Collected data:
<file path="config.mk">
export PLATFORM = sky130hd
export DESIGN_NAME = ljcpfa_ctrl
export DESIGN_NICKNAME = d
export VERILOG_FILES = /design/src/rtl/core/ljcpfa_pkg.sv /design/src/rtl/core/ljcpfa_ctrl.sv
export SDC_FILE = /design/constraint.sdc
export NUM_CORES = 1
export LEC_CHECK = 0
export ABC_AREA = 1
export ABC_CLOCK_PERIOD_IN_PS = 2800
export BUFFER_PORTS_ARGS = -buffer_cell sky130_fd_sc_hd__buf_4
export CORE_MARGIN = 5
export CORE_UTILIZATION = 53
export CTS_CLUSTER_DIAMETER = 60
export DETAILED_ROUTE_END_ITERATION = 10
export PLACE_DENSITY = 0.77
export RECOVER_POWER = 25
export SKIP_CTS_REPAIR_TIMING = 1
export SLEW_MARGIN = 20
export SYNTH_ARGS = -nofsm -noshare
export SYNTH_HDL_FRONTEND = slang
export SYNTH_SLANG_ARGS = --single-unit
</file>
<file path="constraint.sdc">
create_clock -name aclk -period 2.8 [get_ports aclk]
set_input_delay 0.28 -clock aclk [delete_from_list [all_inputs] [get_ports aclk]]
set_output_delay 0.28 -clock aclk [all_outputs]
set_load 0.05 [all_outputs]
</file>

...

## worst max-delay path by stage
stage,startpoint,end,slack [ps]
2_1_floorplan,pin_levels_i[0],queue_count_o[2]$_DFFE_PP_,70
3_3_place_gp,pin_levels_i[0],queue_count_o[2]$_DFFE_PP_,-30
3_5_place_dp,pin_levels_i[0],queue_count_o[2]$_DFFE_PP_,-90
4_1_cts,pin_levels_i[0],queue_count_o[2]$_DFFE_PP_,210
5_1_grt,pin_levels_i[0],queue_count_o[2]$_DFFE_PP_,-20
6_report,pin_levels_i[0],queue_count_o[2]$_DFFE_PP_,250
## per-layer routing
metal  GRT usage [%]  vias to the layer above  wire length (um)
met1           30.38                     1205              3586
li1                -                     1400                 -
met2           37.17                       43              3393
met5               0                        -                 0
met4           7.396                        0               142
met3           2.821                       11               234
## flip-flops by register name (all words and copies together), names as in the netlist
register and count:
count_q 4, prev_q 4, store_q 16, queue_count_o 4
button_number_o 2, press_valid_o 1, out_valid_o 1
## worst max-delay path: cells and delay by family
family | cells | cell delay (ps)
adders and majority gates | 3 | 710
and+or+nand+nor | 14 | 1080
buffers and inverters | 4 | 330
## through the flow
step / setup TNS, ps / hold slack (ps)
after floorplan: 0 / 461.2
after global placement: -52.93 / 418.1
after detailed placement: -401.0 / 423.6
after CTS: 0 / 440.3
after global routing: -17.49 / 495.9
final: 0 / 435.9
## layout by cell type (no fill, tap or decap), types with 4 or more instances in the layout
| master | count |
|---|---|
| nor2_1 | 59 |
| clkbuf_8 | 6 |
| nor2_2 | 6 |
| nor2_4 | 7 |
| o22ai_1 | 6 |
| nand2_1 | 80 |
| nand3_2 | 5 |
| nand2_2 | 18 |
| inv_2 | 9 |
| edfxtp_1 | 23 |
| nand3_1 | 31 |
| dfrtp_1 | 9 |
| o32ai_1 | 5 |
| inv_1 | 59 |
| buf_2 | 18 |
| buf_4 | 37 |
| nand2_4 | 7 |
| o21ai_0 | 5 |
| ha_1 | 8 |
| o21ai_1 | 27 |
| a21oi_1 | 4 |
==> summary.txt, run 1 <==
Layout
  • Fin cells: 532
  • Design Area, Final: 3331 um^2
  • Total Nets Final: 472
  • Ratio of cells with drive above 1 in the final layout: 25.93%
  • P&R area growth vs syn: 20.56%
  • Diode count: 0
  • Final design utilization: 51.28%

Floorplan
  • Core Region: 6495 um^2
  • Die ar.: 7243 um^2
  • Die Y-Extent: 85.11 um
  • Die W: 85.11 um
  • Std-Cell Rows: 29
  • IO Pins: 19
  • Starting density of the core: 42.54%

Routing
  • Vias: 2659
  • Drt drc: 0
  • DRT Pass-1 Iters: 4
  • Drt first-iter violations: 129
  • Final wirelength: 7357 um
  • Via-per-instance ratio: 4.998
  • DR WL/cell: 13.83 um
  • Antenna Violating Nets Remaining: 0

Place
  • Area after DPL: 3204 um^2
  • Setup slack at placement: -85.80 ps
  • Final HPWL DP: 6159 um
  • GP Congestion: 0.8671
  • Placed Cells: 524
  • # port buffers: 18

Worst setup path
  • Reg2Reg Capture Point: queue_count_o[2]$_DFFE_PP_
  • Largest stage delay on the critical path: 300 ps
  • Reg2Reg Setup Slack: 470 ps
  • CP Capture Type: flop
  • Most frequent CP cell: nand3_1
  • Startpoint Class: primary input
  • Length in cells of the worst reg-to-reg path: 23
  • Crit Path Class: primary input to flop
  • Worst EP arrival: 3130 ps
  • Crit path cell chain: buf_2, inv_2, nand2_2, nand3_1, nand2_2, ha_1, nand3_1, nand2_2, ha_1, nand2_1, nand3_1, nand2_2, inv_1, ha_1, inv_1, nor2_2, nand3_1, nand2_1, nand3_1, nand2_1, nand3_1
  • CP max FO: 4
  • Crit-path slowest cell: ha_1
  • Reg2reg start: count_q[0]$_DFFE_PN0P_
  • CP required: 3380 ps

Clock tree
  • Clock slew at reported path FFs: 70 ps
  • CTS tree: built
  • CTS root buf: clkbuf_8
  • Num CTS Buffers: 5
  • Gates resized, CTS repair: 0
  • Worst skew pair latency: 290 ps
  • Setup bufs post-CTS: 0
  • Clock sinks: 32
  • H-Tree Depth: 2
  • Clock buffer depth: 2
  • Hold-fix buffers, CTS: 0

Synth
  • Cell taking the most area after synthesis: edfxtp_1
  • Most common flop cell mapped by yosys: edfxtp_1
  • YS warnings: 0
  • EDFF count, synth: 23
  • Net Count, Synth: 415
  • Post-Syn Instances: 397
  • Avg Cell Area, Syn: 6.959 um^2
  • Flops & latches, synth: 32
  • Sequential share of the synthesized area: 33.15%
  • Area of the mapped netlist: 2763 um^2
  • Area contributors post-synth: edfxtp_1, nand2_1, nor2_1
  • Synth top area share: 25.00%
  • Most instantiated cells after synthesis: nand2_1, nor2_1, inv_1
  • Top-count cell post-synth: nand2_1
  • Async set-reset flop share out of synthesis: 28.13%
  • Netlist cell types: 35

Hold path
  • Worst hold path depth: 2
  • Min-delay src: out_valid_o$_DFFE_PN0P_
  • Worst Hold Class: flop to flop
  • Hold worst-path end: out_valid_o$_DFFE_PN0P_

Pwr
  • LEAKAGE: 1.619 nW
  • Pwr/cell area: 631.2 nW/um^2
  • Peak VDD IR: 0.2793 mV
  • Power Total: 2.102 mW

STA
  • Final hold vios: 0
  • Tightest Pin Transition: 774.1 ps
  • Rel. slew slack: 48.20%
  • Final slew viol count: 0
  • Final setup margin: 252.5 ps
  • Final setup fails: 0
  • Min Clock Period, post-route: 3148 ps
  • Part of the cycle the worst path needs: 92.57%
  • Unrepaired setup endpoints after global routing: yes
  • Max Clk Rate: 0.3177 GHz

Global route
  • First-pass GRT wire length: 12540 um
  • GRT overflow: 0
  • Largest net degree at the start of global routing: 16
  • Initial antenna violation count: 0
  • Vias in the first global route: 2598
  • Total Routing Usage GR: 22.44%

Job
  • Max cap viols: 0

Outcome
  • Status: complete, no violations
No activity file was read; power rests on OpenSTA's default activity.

• What is expected: Could you restate, word for word, the lines above from the one with "buf_4 | 37 |" to the one with "Nets Final: 472", both included?

• Result of this task:
| buf_4 | 37 |
| nand2_4 | 7 |
| o21ai_0 | 5 |
| ha_1 | 8 |
| o21ai_1 | 27 |
| a21oi_1 | 4 |
==> summary.txt, run 1 <==
Layout
  • Fin cells: 532
  • Design Area, Final: 3331 um^2
  • Total Nets Final: 472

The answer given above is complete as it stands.